Directions: Of the lines below, copy those that hold the word "global".

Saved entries
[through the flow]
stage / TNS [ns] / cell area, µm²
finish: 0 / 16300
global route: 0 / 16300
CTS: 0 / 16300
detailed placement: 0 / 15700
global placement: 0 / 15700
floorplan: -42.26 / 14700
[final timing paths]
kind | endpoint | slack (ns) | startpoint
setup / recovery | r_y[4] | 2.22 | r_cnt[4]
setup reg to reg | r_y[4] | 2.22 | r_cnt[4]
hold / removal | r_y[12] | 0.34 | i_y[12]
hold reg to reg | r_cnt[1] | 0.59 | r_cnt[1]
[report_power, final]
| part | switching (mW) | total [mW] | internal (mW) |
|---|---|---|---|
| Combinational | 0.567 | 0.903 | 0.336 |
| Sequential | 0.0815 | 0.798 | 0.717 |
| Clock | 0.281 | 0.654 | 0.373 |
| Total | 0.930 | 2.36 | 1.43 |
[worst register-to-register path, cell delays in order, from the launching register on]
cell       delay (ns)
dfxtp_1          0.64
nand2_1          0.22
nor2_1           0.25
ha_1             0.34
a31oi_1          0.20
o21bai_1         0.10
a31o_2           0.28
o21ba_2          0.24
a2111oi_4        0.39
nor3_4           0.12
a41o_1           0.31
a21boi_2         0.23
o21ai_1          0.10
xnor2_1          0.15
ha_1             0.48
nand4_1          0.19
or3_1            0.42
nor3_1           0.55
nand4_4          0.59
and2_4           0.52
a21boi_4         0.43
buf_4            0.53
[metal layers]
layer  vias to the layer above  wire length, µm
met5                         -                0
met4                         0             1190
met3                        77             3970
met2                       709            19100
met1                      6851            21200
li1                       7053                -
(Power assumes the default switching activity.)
### config.mk
export PLATFORM = sky130hd
export DESIGN_NAME = pgn_mul
export DESIGN_NICKNAME = d
export VERILOG_FILES = /design/src/rtl/pgn_mul.sv
export SDC_FILE = /design/constraint.sdc
export NUM_CORES = 2
export LEC_CHECK = 0
export BUFFER_PORTS_ARGS = -buffer_cell sky130_fd_sc_hd__buf_2
export CAP_MARGIN = 10
export CORE_MARGIN = 2
export CORE_UTILIZATION = 59
export CTS_CLUSTER_DIAMETER = 80
export CTS_CLUSTER_SIZE = 20
export DETAILED_ROUTE_END_ITERATION = 8
export GPL_ROUTABILITY_DRIVEN = 0
export HOLD_SLACK_MARGIN = 0.06
export PLACE_DENSITY = 0.8
export SLEW_MARGIN = 20
export SYNTH_ARGS = -nofsm -noshare
export SYNTH_HDL_FRONTEND = slang
export SYNTH_SLANG_ARGS = --single-unit
### constraint.sdc
create_clock -name i_clk -period 9.45 [get_ports i_clk]
set_clock_uncertainty 0.15 [all_clocks]
set_input_delay 1.4175 -clock i_clk [delete_from_list [all_inputs] [get_ports i_clk]]
set_output_delay 1.4175 -clock i_clk [all_outputs]
set_load 0.005 [all_outputs]
### src/rtl/pgn_mul.sv
// 64x64 -> 128 multiplier, one 32x32 partial product per cycle
module pgn_mul (
    input  logic          i_clk,
    input  logic          i_rst_n,
    input  logic          i_start,
    input  logic [63:0]   i_a,
    input  logic [63:0]   i_b,
    output logic          o_done,
    output logic [127:0]  o_p
);
    logic [63:0]  r_a, r_b;
    logic [2:0]   r_cnt;
    logic         r_busy, r_done;
    logic [63:0]  r_pp;
    logic [1:0]   r_pp_sh;
    logic [127:0] r_acc;
    logic [31:0]  a_sel, b_sel;
    logic [127:0] pp_ext;

    // partial product select: cnt[0] picks a half, cnt[1] picks b half
    assign a_sel = r_cnt[0] ? r_a[63:32] : r_a[31:0];
    assign b_sel = r_cnt[1] ? r_b[63:32] : r_b[31:0];

    always_comb begin
        unique case (r_pp_sh)
            2'd0:    pp_ext = {64'd0, r_pp};
            2'd1:    pp_ext = {32'd0, r_pp, 32'd0};
            default: pp_ext = {r_pp, 64'd0};
        endcase
    end

    always_ff @(posedge i_clk) begin
        if (!i_rst_n) begin
            r_busy <= 1'b0;
            r_done <= 1'b0;
            r_cnt  <= 3'd0;
        end else begin
            r_done <= 1'b0;
            if (i_start) begin
                r_a    <= i_a;
                r_b    <= i_b;
                r_cnt  <= 3'd0;
                r_acc  <= 128'd0;
                r_busy <= 1'b1;
            end else if (r_busy) begin
                if (r_cnt != 3'd4) begin
                    r_pp    <= 64'(a_sel) * 64'(b_sel);
                    r_pp_sh <= 2'(r_cnt[0]) + 2'(r_cnt[1]);
                end
                if (r_cnt != 3'd0) r_acc <= r_acc + pp_ext;
                if (r_cnt == 3'd4) begin
                    r_busy <= 1'b0;
                    r_done <= 1'b1;
                end
                r_cnt <= r_cnt + 3'd1;
            end
        end
    end

    assign o_done = r_done;
    assign o_p    = r_acc;
endmodule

Exercise response:
global route: 0 / 16300
global placement: 0 / 15700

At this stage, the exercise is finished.